Thursday, March 30, 2006

A Ruby in the Rough

Feeling More and More Ruby with Gems

Things are speedily moving along. We have been continuing our work on Rails, but because of an unusually active JRuby community, we recently changed direction for a bit. We decided to tackle RubyGems.

RubyGems, if you are unfamiliar with it, is a packaging system for bundling up and installing Ruby applications into your local Ruby distribution. It works with both file-based and name-based installs, so that you can either "gem install rails-x.x.x.gem" or "gem install rails" and it will fetch the appropriate archive for you. It manages depedencies and updates seamlessly. It basically does for Ruby what apt-get and rpm do for Linux.

There's not a terribly high level of complexity to the RubyGems code, like there is with IRB or Rails, but it exercises many APIs the former two do not. In our case, the biggest issue was Zlib.

Ruby of course has full Zlib support, with gzip, inflate, checksums, and a nice stream-like API. However, as with many other bit, byte, or math-intensive libraries, Ruby's Zlib is implemented in C code. This certainly speeds up the processing of compressed archives, but it presents a continuing problem for JRuby: we can't inherit *all* of Ruby's libraries just by copying over the lib/ruby/1.8 dir. In this case, luckily, we can do what Ruby does.

Java has included, support for compressed archives, since the 1.1 release, with streams for zip, gzip, and deflate compression and decompression. It also includes the same checksums Ruby includes, CRC32 and Adlter32. It provides probably 90% of what we need in Ruby's Zlib library.

The availability of a pure-Java implementation of a Ruby library certainly cuts down our workload. Since we already have significant capabilities for calling Java code from Ruby, there's usually only a bit of Ruby code required. However everything takes time, and since Rails has been our primary focus we had not spent much time getting Zlib implemented.

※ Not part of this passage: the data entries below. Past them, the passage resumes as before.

===== src/rtl/fetch_sequencer.sv =====
// rtl/fetch_sequencer.sv - instruction-fetch controller: PC, ROM address, prefetch FIFO, redirect and halt
module fetch_sequencer #(
    parameter int                ADDR_W   = 4,
    parameter int                DEPTH    = 2,
    parameter logic [ADDR_W-1:0] RESET_PC = '0
) (
    input  logic              clk,
    input  logic              rst_n,
    input  logic              fetch_en_in,
    output logic [ADDR_W-1:0] Rom_addr_out,
    input  logic [31:0]       Rom_data_in,
    output logic              inst_valid_out,
    input  logic              inst_ready_in,
    output logic [31:0]       inst_data_out,
    output logic [ADDR_W-1:0] inst_pc_out,
    input  logic              redirect_valid_in,
    input  logic [ADDR_W-1:0] redirect_pc_in,
    output logic              misalign_out,
    output logic [1:0]        state_out
);

    localparam int PTR_W = (DEPTH > 1) ? $clog2(DEPTH) : 1;
    localparam int CNT_W = PTR_W + 1;
    localparam logic [CNT_W-1:0] FULL_CNT = CNT_W'(DEPTH);

    typedef enum logic [1:0] {
        S_IDLE  = 2'b00,
        S_RUN   = 2'b01,
        S_STALL = 2'b10
    } state_t;

    state_t            state;
    logic [ADDR_W-1:0] pc;
    logic [31:0]       mem_data [DEPTH];
    logic [ADDR_W-1:0] mem_pc   [DEPTH];
    logic [PTR_W-1:0]  rd_ptr;
    logic [PTR_W-1:0]  wr_ptr;
    logic [CNT_W-1:0]  count;
    logic [31:0]       last_data;
    logic [ADDR_W-1:0] last_pc;

    logic              handshake;
    logic              pop;
    logic              push;
    logic [CNT_W-1:0]  count_next;

    assign Rom_addr_out   = pc;
    assign state_out      = state;
    assign inst_valid_out = (count != '0);

    // Head comes straight from the FIFO; when empty the last shown head is held.
    assign inst_data_out = inst_valid_out ? mem_data[rd_ptr] : last_data;
    assign inst_pc_out   = inst_valid_out ? mem_pc[rd_ptr]   : last_pc;

    // Redirect suppresses both push and pop; push may reuse a slot freed by a same-cycle pop.
    always_comb begin
        handshake  = inst_valid_out & inst_ready_in;
        pop        = handshake & ~redirect_valid_in;
        push       = fetch_en_in & ~redirect_valid_in & ((count < FULL_CNT) | handshake);
        count_next = count + CNT_W'(push) - CNT_W'(pop);
    end

    // PC, FIFO storage, held head copy, misalign pulse and FSM, all cleared asynchronously.
    always_ff @(posedge clk or negedge rst_n) begin
        if (!rst_n) begin
            state        <= S_IDLE;
            pc           <= RESET_PC;
            rd_ptr       <= '0;
            wr_ptr       <= '0;
            count        <= '0;
            last_data    <= '0;
            last_pc      <= '0;
            misalign_out <= 1'b0;
            for (int i = 0; i < DEPTH; i++) begin
                mem_data[i] <= '0;
                mem_pc[i]   <= '0;
            end
        end else begin
            if (inst_valid_out) begin
                last_data <= mem_data[rd_ptr];
                last_pc   <= mem_pc[rd_ptr];
            end
            if (redirect_valid_in) begin
                rd_ptr       <= '0;
                wr_ptr       <= '0;
                count        <= '0;
                pc           <= {redirect_pc_in[ADDR_W-1:2], 2'b00};
                misalign_out <= (redirect_pc_in[1:0] != 2'b00);
                state        <= fetch_en_in ? S_RUN : S_IDLE;
            end else begin
                misalign_out <= 1'b0;
                if (push) begin
                    mem_data[wr_ptr] <= Rom_data_in;
                    mem_pc[wr_ptr]   <= pc;
                    wr_ptr           <= wr_ptr + PTR_W'(1);
                    pc               <= pc + ADDR_W'(4);
                end
                if (pop) begin
                    rd_ptr <= rd_ptr + PTR_W'(1);
                end
                count <= count_next;
                if (!fetch_en_in) begin
                    state <= S_IDLE;
                end else if (count_next == FULL_CNT) begin
                    state <= S_STALL;
                end else begin
                    state <= S_RUN;
                end
            end
        end
    end

endmodule


===== config.mk =====
export PLATFORM = sky130hd
export DESIGN_NAME = fetch_sequencer
export DESIGN_NICKNAME = d
export VERILOG_FILES = /design/src/rtl/fetch_sequencer.sv
export SDC_FILE = /design/constraint.sdc
export NUM_CORES = 1
export LEC_CHECK = 0
export CAP_MARGIN = 10
export CORE_MARGIN = 2
export CORE_UTILIZATION = 40
export CTS_BUF_LIST = sky130_fd_sc_hd__clkbuf_8
export DETAILED_ROUTE_END_ITERATION = 8
export PLACE_DENSITY = 0.6
export SYNTH_ARGS = -nofsm -noshare
export SYNTH_HDL_FRONTEND = slang
export SYNTH_SLANG_ARGS = --single-unit

===== constraint.sdc =====
create_clock -name clk -period 2.3 [get_ports clk]
set_clock_uncertainty 0.05 [all_clocks]
set_input_delay 0.46 -clock clk [delete_from_list [all_inputs] [get_ports clk]]
set_output_delay 0.46 -clock clk [all_outputs]
set_load 0.05 [all_outputs]

==> flow_summary.json, run 1 <==
{
  "outcome": "completed",
  "synth.distinct_cells": 32,
  "worst_slew_margin_rel_pct": 63.28,
  "cts_tree": "built",
  "vdd_drop_max_uv": 922.6,
  "comb_power_share_pct": 46.2,
  "path_type_of_the_worst_min_delay_path": "reg2reg",
  "final-setup-viol-count": 0,
  "synth.cell_area_um2": 4628,
  "top_library_cells_by_usage_in_the_layout_fill_and_taps_aside": "112 x dfrtp_1, 67 x mux2_2, 44 x clkdlybuf4s50_1, 44 x buf_12, 28 x mux2i_1",
  "slew_violations": 0,
  "p_leak_nw": 2.850,
  "remaining_drc_errors": 0,
  "clkSinkCount": 113,
  "post_synthesis_mux_area_share_pct": 24.14,
  "wire_length_of_the_first_global_routing_pass_um": 16290,
  "synth_simple_gate_area_share_pct": 6.137,
  "ios": 85,
  "worst-endpoint-arrival_ps": 1730,
  "gp_routability_congestion": 0.7735,
  "detail-route-antenna-nets": 0,
  "cts-buffers-inserted": 17,
  "timing_worst_setup_path_type": "reg2out",
  "hold_viol_final": 0,
  "overflow": 0,
  "critical_register_to_register_path_endpoint": "count[1]",
  "totalWireLength_um": 9674,
  "path_clk_slew_ps": 60,
  "vias_in_the_first_global_route": 3249,
  "reg2reg_slack_ps": 490,
  "most_common_cell_after_layout_fill_and_taps_aside": "dfrtp_1",
  "maximum_fanout_along_the_worst_path": 23,
  "die-height_um": 111.6,
  "rows": 39,
  "yosys.area.top_type": "dfrtp_1",
  "cts-root-buf": "clkbuf_8",
  "design.final.nets": 491,
  "tightestPinTransition_ps": 550.8,
  "fmax_ghz": 0.4468,
  "setup_slack_ps": 61.74,
  "critical_path.startpoint_type": "register",
  "layout_worst_path_cycle_share_pct": 97.32,
  "yosysWarnings": 0,
  "grt_util_all_layers_pct": 16.69,
  "worst_setup_sp": "rd_ptr",
  "syn_area_per_cell_um2": 13.26,
  "ant_cells": 0,
  "totalPowerFinal_w": 0.009127,
  "cp_data_required_time_ps": 1790,
  "syn_inst": 349,
  "r2r.worst_path.cells": 7,
  "hold_depth": 1,
  "worstReg2RegStart": "count[1]",
  "grt_max_degree": 42,
  "synthToLayoutAreaGrowth_pct": 48.63,
  "crit_path_end": "inst_data_out[9]",
  "detailroute.via_count": 2987,
  "core_area_um2": 11370,
  "synth-seq-cells": 113,
  "netlist_top_cells_area": "dfrtp_1 61%, mux2_2 16%, mux2i_1 7.4%",
  "p_sw_share_pct": 35.58,
  "synth_fa_ha_area_share_pct": 0.2703,
  "drt_iter0_markers": 79,
  "layout-drive-gt1-share_pct": 45.75,
  "rsz_0062_raised_after_global_routing": "true",
  "port_buffers": 82,
  "share_seq_of_total_power_pct": 31.5,
  "dpl.hpwl_um": 5971,
  "compound_gate_portion_of_the_synthesized_area_pct": 4.974,
  "cts_htree_levels": 4,
  "antenna_found_initial": 0,
  "power.switching_w": 0.003247,
  "crit_path_end_kind": "output port",
  "detail_route.vias_per_cell": 4.962,
  "yosys.area_share.xor_xnor_pct": 0.3785,
  "start_util_pct": 40.71,
  "p_clk_share_pct": 22.3,
  "clock_insertion_delay_worst_skew_ps": 420,
  "synth.top_cell.area_share_pct": 61.10,
  "clk_path_buf_depth": 2,
  "die_w_um": 111.6,
  "whs_ps": 436.9,
  "fp.dieArea_um2": 12450,
  "cap_violations": 0,
  "powerDensity_nw_per_um2": 1327,
  "final.min_clock_period_ps": 2238,
  "firstDrtPassIters": 4,
  "dpl_worst_slack_ps": 120.0,
  "wl_per_cell_um": 16.07,
  "seq_area_frac_synth_pct": 61.10,
  "filler_cell_count": 888,
  "p_int_w": 0.005880,
  "synth_top_family_by_area": "multiplexers"
}
## logic make-up (layout without fill, tap and decap cells)
logic type	Yosys count	in the layout
buffers and inverters	26	135
other	1	2
xor gates and xnor gates	2	2
AOI/OAI and AO/OA	44	44
and+or+nand+nor	59	59
DFF	113	113
muxes	103	103
adders and majority gates	1	1
## state kept, by name, summed over array words and instances (netlist names)
| name | count |
|---|---|
| count | 2 |
| state_out | 2 |
| last_data | 32 |
| misalign_out | 1 |
| rd_ptr | 1 |
| mem_pc | 4 |
| Rom_addr_out | 2 |
| wr_ptr | 1 |
| mem_data | 64 |
| last_pc | 4 |
## synthesized netlist by cell type (all sizes together)
library cell,instances
nor2b,3
and2b,1
clkbuf,11
buf,11
nand4b,1
a21oi,38
a211o,1
inv,4
nand2,3
o21a,1
nand3,2
xnor2,1
mux2i,34
nor3,1
nand2b,2
or2,1
ha,1
conb,1
or4,1
nor4bb,1
mux2,69
nor4,3
or3,1
o21ai,3
a311oi,1
nor2,39
xor2,1
dfrtp,113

Enter our new friend Ola. Ola recently appeared on the jruby-devel mailing list, interested in helping out with JRuby and contributing fixes whereever possible. He also expressed an interest in making RubyGems work. We rattled off a couple items, with Zlib in the list explicitly because it was the major roadblock for RubyGems, and within about a day Ola returned with a preliminary Zlib implementation. I was personally very impressed.

Now it goes without saying that his implementation wasn't perfect the first time, but this really got us going. We switched gears for a few days and worked back and forth with Ola to get Zlib and RubyGems working more smoothly. I think I spent 12 hours on Saturday hacking through Zlib, YAML, and RubyGems code digging for failures. The end result was RubyGems's setup.rb install script running to completion, but it wasn't quite there. Ola came to the rescue to resolve a few more minor issues, Tom committed some additional fixes today, and although we didn't get RubyGems working in time for the 0.8.3 release, we did get a lot done.

At this point, we are able to successfully install RubyGems into the JRuby distribution directory. Huzzah!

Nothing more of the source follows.